OK, I agree that stiffer competition can make a team better in the long run. I get that. It’s why the younger brothers and sisters of siblings involved in sports often show advanced skills early on.
So there we were on a Saturday afternoon at a lacrosse tournament with teams from Connecticut, Massachusetts, and New York.
I got the feeling that the team from Long Island wasn’t making the trip to lose to a team made up of mostly football players and former baseball players (as one mom perfectly stated).
I’ll make a crazy assumption that the team from LI spends the entire calendar year playing together as a unit. They could have been blindfolded and still have known where their teammates were. It was fun to watch — at first.
With each game being only 20 to 30 minutes long, chances were good that it wouldn’t get too out of control. Well, chances are your chances are awfully good … for a blowout!
Midpoint of the game: It was either 10 or 12 to nothing. Some accounts of the game reported a final score of 23-0. That’s about one goal for every minute of actual playing time. That’s equivalent to the older sibling taking the younger one and whipping golf balls at him from 10 feet away with nothing more than a Slurpee cup for protection.
That’s not even a close game in football! That’s not fun! And don’t say, “Well your team should have stopped them from scoring.” They couldn’t!
Even their goalie decided that he’d try to score late in the game. He bolted from his little protected area and made it more than halfway down the field before being separated from the ball. It was a big joke to their coaches and fans. It was the first time that I actually wanted to see a kid get knocked into next week by one of our players.
In a recent article, Craig Bogar, EdD, who is head of Student Services for the United States Sports Academy wrote, “Coaches who allow their teams to run up the score usually rationalize their wins by saying that they can’t keep their players from scoring, especially when non-starters are playing. This rationalization demonstrates that these coaches lack not only character but the ability to use the experience as a teaching lesson. Coaches who run up the score may think that their victories will be perceived by the public as great coaching feats, but in reality the opposite is true. Coaches who do this, and administrators who allow coaches to run up the score, are only remembered as being classless and self-serving.”

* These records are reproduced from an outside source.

Source: an optimization exercise on an open RTL-to-GDS flow (aim: small area, a short achievable clock period and few clock cycles per item). Production flows keep margins and buffers that such runs may drop. Function was checked by simulation only, so behaviour that the tests miss may differ from the original. Power is estimated from default activity; no workload was simulated.

==> design.v <==
module cc_group_enc (
    input  wire        clk,
    input  wire        rst,
    input  wire        in_valid,
    output wire        in_ready,
    input  wire [15:0] in_res,
    input  wire        in_last,
    output wire        out_valid,
    input  wire        out_ready,
    output reg  [31:0] out_data,
    output reg  [5:0]  out_len,
    output reg         out_last
);
    localparam integer NR = 17;    
    localparam integer NT = NR+2;  
    localparam integer GQ = 4;     
    function automatic lt8(input [7:0] a, input [7:0] b);
        reg [7:0] g, e;
        reg [3:0] gl, el;
        integer t;
        begin
            g = ~a & b;
            e = ~(a ^ b);
            for (t = 0; t < 4; t = t + 1) begin
                gl[t] = g[2*t+1] | (e[2*t+1] & g[2*t]);
                el[t] = e[2*t+1] & e[2*t];
            end
            lt8 = gl[3] | (el[3] & gl[2]) | (el[3] & el[2] & gl[1]) | (el[3] & el[2] & el[1] & gl[0]);
        end
    endfunction
    function automatic [7:0] add8s(input [7:0] a, input [4:0] b);
        reg c;
        integer t;
        begin
            c = 1'b0;
            for (t = 0; t < 8; t = t + 1) begin
                if (t < 5) begin
                    add8s[t] = a[t] ^ b[t] ^ c;
                    c = (a[t] & b[t]) | (c & (a[t] ^ b[t]));
                end else begin
                    add8s[t] = a[t] ^ c;
                    c = a[t] & c;
                end
            end
            add8s = add8s | {8{c}};
        end
    endfunction
    function automatic [4:0] addk(input [3:0] q, input [3:0] c);
        reg cy;
        integer t;
        begin
            cy = 1'b0;
            for (t = 0; t < 4; t = t + 1) begin
                addk[t] = q[t] ^ c[t] ^ cy;
                cy = (q[t] & c[t]) | (cy & (q[t] ^ c[t]));
            end
            addk[4] = cy;
        end
    endfunction
    reg        rdy_q;
    reg        iv;
    reg [15:0] ires;
    reg        ilast;
    assign in_ready = rdy_q;
    always @(posedge clk) begin
        ires  <= in_res;
        ilast <= in_last;
        iv    <= in_valid & rdy_q & ~rst;
    end
    wire [15:0] u = ires[15] ? ~{ires[14:0], 1'b0} : {ires[14:0], 1'b0};
    reg [15:0] ring [0:NR-1];
    reg [4:0]  wr;             
    reg [4:0]  rd;             
    reg [4:0]  wcnt;           
    reg [4:0]  rcnt;           
    wire [4:0] occ = wcnt - rcnt;    
    reg [7:0]  cost [0:14];
    reg [7:0]  c15;            
    reg [4:0]  gn;             
    reg        gfirst;         
    reg        fin;            
    wire [19:0] uext = {4'd0, u};
    reg  [4:0]  len_k [0:14];
    integer k;
    always @(*) begin
        for (k = 0; k < 15; k = k + 1) begin
            len_k[k] = addk(uext[k +: 4], k) | {5{(uext >> (k + 4)) != 20'd0}};
        end
    end
    always @(posedge clk) begin
        if (rst) begin
            gfirst <= 1'b1;
            fin    <= 1'b0;
        end else begin
            fin <= iv & ilast;
            if (iv) gfirst <= ilast;
        end
        for (k = 0; k < 15; k = k + 1)
            cost[k] <= add8s(gfirst ? 8'd0 : cost[k], iv ? len_k[k] : 5'd0);
        c15 <= add8s(gfirst ? 8'd0 : c15, iv ? 5'd15 : 5'd0);
        gn <= (gfirst ? 5'd0 : gn) + {4'd0, iv};
        if (iv) ring[wr] <= u;
    end
    reg [7:0] cc [0:15];
    reg [7:0] v1 [0:7];
    reg [3:0] k1 [0:7];
    reg [1:0] w2 [0:1];
    reg [7:0] c2 [0:1];
    reg [3:0] k2 [0:1];
    reg [3:0] kbest;
    reg [7:0] a0, a1, a2, a3;
    reg       l01, l02, l03, l12, l13, l23;
    integer gg;
    always @(*) begin
        for (gg = 0; gg < 15; gg = gg + 1) cc[gg] = cost[gg];
        cc[15] = c15;
        for (gg = 0; gg < 8; gg = gg + 1) begin
            if (lt8(cc[2*gg+1], cc[2*gg])) begin v1[gg] = cc[2*gg+1]; k1[gg] = 2*gg+1; end
            else                           begin v1[gg] = cc[2*gg];   k1[gg] = 2*gg;   end
        end
        for (gg = 0; gg < 2; gg = gg + 1) begin
            a0 = v1[4*gg]; a1 = v1[4*gg+1]; a2 = v1[4*gg+2]; a3 = v1[4*gg+3];
            l01 = ~lt8(a1, a0); l02 = ~lt8(a2, a0); l03 = ~lt8(a3, a0);
            l12 = ~lt8(a2, a1); l13 = ~lt8(a3, a1); l23 = ~lt8(a3, a2);
            if (l01 & l02 & l03)        w2[gg] = 2'd0;
            else if (~l01 & l12 & l13)  w2[gg] = 2'd1;
            else if (~l02 & ~l12 & l23) w2[gg] = 2'd2;
            else                        w2[gg] = 2'd3;
            c2[gg] = v1[4*gg + w2[gg]];
            k2[gg] = k1[4*gg + w2[gg]];
        end
        kbest = lt8(c2[1], c2[0]) ? k2[1] : k2[0];
    end
    reg [3:0] qk [0:3];
    reg [3:0] qn [0:3];
    reg [2:0] qh;              
    reg [2:0] qt;              
    wire [2:0] gq = qt - qh;   
    reg [1:0]  pc;             
    reg [15:0] pu;             
    reg [15:0] pb;             
    wire       pv = (pc != 2'd0);
    reg        ov;
    reg [3:0]  idx;            
    reg        first;          
    assign out_valid = ov;
    wire [3:0]  kh  = qk[qh[1:0]];
    wire [3:0]  nh  = qn[qh[1:0]];
    wire        k15 = (kh == 4'd15);
    wire [31:0] sr  = {pu, 16'd0} >> kh;            
    wire [15:0] hi  = sr[31:16];
    wire [15:0] lo  = sr[15:0];
    wire [3:0]  q   = hi[3:0];
    wire        esc = ~k15 & (|hi[15:4]);
    wire [47:0] rv  = {16'hFFFF, 1'b0, lo, 15'd0};
    wire [31:0] rc  = rv[47:0] >> q;                
    wire [4:0]  qk1 = {1'b0, q} + {1'b0, kh} + 5'd1;
    wire        honly = first & esc;
    reg  [31:0] beat;
    reg  [5:0]  blen;
    always @(*) begin
        if (honly) begin
            beat = {kh, 28'd0};
            blen = 6'd4;
        end else if (esc) begin
            beat = {16'hFFFF, pu};
            blen = 6'd32;
        end else if (k15) begin
            beat = first ? {4'hF, pu, 12'd0} : {pu, 16'd0};
            blen = first ? 6'd20 : 6'd16;
        end else begin
            beat = first ? {kh, rc[31:4]} : rc;
            blen = {1'b0, qk1} + (first ? 6'd4 : 6'd0);
        end
    end
    wire can    = pv & (gq != 3'd0);                
    wire send_a = can & ~honly;                     
    wire last_a = send_a & (idx == nh);             
    wire ld     = (occ != 5'd0) & (pc != 2'd2);
    wire [15:0] rdat = ring[rd];
    wire adv   = ~ov | out_ready;
    wire emit  = adv & can;
    wire take  = adv & send_a;
    wire glast = adv & last_a;
    always @(posedge clk) begin
        if (emit) begin
            out_data <= beat;
            out_len  <= blen;
            out_last <= last_a;
        end
        if (take | (pc == 2'd0))
            pu <= (pc == 2'd2) ? pb : rdat;
        if (~take & (pc == 2'd1))
            pb <= rdat;
    end
    wire [4:0] wr1 = (wr == NR - 1) ? 5'd0 : wr + 5'd1;
    wire [4:0] rd1 = (rd == NR - 1) ? 5'd0 : rd + 5'd1;
    wire [5:0] tot  = {1'b0, occ} + {4'd0, pc} + {5'd0, iv} + {5'd0, rdy_q};
    wire       s_nf = (tot + 6'd1 <= NT);           
    wire       s_f  = (tot <= NT);                  
    wire [3:0] gc   = {1'b0, gq} + {3'd0, fin} + {3'd0, iv & ilast};
    wire       g_a  = (gc + 4'd1 <= GQ);
    wire       g_b  = (gc + 4'd2 <= GQ);
    wire       tl   = in_valid & rdy_q & in_last;
    wire       rdy_s = send_a ? s_f : s_nf;
    wire       rdy_n = (adv ? rdy_s : s_nf) & (tl ? g_b : g_a);
    always @(posedge clk) begin
        if (rst) begin
            rdy_q <= 1'b1;
            wr    <= 5'd0;
            rd    <= 5'd0;
            wcnt  <= 5'd0;
            rcnt  <= 5'd0;
            qh    <= 3'd0;
            qt    <= 3'd0;
            pc    <= 2'd0;
            ov    <= 1'b0;
            idx   <= 4'd0;
            first <= 1'b1;
        end else begin
            rdy_q <= rdy_n;
            if (iv) begin
                wr   <= wr1;
                wcnt <= wcnt + 5'd1;
            end
            if (ld) begin
                rd   <= rd1;
                rcnt <= rcnt + 5'd1;
            end
            pc <= pc + {1'b0, ld} - {1'b0, take};
            if (fin) qt <= qt + 3'd1;
            if (glast) qh <= qh + 3'd1;
            if (adv) ov <= can;
            if (emit) first <= ~honly & last_a;
            if (take) idx <= last_a ? 4'd0 : idx + 4'd1;
        end
        if (fin) begin
            qk[qt[1:0]] <= kbest;
            qn[qt[1:0]] <= gn[3:0] - 4'd1;
        end
    end
endmodule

Toward the end of the game I was squirming in my chair. I just wanted to yell something across the field, but like an idiot, I was wearing my Patch hat (it kind of matched my shorts).
Well … with about 30 seconds to go and their team still playing as though the fate of the Long Island Iced Tea depended on whether they could reach 25, I half-yelled, “Can you show a little class, please?” At least it was in the form of a question.
The game ended and I waited for players on both teams to exit ahead of the coaches. In a very calm and friendly voice I asked if it would have been possible to show a little more class after discovering that they were matched up against an obviously inferior opponent. Like perhaps after the score was 10, 15, or 20 to nothing.
Both coaches looked rather surprised that I would insinuate that they had just stepped on our players' heads and mashed them into the ground. They justified it by saying that their scorers were passing to their non-scorers so they could score at the end of the game.
Aww … how sweet. Perhaps if I had pushed my father out there in his wheelchair they would have passed the ball to him so he could have scored as well.
One coach said, “Even your coaches thanked us for a good game.”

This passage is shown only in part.